Locate all lines in the data below that hold "routing" and show them.

++++++++

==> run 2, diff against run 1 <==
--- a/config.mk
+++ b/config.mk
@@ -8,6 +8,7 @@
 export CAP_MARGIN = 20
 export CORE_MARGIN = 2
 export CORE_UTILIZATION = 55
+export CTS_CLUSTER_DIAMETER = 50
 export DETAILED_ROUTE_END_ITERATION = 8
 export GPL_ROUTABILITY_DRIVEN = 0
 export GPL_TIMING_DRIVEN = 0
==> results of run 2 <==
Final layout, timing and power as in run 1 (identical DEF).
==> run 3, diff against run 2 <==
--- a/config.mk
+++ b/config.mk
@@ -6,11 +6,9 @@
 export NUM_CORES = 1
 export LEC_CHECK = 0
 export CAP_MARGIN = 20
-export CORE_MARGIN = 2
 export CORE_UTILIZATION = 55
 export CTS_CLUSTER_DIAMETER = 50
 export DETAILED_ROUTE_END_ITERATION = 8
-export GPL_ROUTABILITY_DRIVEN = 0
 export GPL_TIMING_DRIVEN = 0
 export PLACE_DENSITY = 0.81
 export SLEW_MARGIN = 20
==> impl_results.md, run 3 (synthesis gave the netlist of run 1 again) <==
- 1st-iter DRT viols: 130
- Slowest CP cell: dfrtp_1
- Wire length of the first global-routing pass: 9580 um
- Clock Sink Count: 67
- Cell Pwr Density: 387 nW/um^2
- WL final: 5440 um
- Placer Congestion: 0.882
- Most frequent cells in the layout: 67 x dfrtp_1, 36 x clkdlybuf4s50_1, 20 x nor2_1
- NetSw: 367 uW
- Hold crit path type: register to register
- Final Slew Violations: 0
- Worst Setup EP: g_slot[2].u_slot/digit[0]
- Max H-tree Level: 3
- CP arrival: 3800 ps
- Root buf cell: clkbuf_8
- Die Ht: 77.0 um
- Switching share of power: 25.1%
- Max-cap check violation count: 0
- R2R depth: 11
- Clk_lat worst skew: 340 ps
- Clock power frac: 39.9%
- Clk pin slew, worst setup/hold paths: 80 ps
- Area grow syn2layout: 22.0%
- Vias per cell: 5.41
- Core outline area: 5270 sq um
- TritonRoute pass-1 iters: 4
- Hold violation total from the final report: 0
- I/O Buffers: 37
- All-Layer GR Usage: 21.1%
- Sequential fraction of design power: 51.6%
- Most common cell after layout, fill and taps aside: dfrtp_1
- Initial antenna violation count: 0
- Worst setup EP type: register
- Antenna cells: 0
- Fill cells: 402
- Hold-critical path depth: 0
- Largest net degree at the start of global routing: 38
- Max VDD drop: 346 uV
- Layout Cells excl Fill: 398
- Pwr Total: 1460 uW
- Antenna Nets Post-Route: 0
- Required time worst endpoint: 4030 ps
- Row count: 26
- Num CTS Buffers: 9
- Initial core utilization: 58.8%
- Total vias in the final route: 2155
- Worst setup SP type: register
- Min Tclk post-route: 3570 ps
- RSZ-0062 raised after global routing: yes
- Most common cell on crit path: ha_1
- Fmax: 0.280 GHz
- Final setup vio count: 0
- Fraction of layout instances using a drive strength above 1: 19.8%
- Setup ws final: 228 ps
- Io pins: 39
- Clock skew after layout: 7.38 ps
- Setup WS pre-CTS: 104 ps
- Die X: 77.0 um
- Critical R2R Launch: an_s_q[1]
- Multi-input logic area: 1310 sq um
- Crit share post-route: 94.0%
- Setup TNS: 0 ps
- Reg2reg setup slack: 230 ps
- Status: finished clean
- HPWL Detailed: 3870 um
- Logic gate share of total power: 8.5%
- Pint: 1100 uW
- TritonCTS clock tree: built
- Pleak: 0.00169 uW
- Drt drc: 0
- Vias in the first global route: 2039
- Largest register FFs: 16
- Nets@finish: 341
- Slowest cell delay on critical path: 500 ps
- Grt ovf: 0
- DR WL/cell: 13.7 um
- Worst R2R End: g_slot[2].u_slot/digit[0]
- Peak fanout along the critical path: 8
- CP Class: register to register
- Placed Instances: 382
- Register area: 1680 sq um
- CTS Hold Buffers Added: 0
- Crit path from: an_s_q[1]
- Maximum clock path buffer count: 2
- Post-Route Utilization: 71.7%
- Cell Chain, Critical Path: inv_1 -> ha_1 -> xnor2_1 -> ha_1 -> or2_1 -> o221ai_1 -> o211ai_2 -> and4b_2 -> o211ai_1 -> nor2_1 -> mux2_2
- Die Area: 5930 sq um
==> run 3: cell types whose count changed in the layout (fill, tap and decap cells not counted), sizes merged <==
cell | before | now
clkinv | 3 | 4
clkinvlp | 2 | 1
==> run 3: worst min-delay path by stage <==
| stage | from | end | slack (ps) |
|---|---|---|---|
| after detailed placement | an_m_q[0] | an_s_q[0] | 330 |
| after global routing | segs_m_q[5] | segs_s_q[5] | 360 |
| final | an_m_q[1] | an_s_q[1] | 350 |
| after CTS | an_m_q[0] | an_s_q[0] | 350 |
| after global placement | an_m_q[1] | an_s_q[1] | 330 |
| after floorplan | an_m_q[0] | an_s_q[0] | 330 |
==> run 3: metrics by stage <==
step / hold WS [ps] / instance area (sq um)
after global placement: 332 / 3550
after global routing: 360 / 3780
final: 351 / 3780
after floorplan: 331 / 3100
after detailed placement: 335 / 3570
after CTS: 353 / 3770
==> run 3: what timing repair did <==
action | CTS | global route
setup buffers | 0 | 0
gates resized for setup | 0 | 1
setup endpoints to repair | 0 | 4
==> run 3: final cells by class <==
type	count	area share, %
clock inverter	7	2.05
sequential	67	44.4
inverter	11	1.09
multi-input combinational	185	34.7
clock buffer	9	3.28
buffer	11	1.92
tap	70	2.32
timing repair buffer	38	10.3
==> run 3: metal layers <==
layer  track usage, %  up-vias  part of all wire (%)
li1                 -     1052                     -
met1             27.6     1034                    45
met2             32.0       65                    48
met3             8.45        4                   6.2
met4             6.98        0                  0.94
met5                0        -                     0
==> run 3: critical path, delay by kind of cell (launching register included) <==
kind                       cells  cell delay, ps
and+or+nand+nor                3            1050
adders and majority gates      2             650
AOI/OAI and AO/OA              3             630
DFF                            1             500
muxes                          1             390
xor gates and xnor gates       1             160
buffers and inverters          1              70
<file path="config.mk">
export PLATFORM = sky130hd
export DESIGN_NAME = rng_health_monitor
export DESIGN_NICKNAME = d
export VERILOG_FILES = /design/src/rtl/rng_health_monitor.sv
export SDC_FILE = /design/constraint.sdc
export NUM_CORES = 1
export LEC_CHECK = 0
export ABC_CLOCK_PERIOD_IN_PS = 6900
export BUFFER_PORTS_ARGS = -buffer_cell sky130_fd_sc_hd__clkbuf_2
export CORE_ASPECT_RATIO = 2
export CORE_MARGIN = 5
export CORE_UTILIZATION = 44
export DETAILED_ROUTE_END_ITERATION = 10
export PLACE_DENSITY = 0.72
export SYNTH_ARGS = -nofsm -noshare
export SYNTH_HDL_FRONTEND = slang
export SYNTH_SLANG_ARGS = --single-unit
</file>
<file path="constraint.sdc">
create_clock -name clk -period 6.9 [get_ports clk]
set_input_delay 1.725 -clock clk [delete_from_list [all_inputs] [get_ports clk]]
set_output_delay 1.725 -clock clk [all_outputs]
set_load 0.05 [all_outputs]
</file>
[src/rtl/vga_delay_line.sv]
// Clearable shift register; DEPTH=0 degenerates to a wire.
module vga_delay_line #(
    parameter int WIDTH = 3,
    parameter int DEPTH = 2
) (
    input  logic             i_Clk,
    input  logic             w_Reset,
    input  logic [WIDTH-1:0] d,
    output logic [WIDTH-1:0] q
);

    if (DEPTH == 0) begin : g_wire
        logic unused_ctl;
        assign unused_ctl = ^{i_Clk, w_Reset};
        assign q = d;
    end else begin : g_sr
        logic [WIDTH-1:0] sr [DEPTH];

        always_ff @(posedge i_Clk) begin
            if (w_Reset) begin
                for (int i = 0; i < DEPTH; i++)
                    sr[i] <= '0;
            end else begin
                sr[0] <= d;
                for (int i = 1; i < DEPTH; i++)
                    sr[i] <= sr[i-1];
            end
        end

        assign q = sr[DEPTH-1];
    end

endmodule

++++++++

Completed task
- Wire length of the first global-routing pass: 9580 um
- Largest net degree at the start of global routing: 38
- RSZ-0062 raised after global routing: yes
| after global routing | segs_m_q[5] | segs_s_q[5] | 360 |
after global routing: 360 / 3780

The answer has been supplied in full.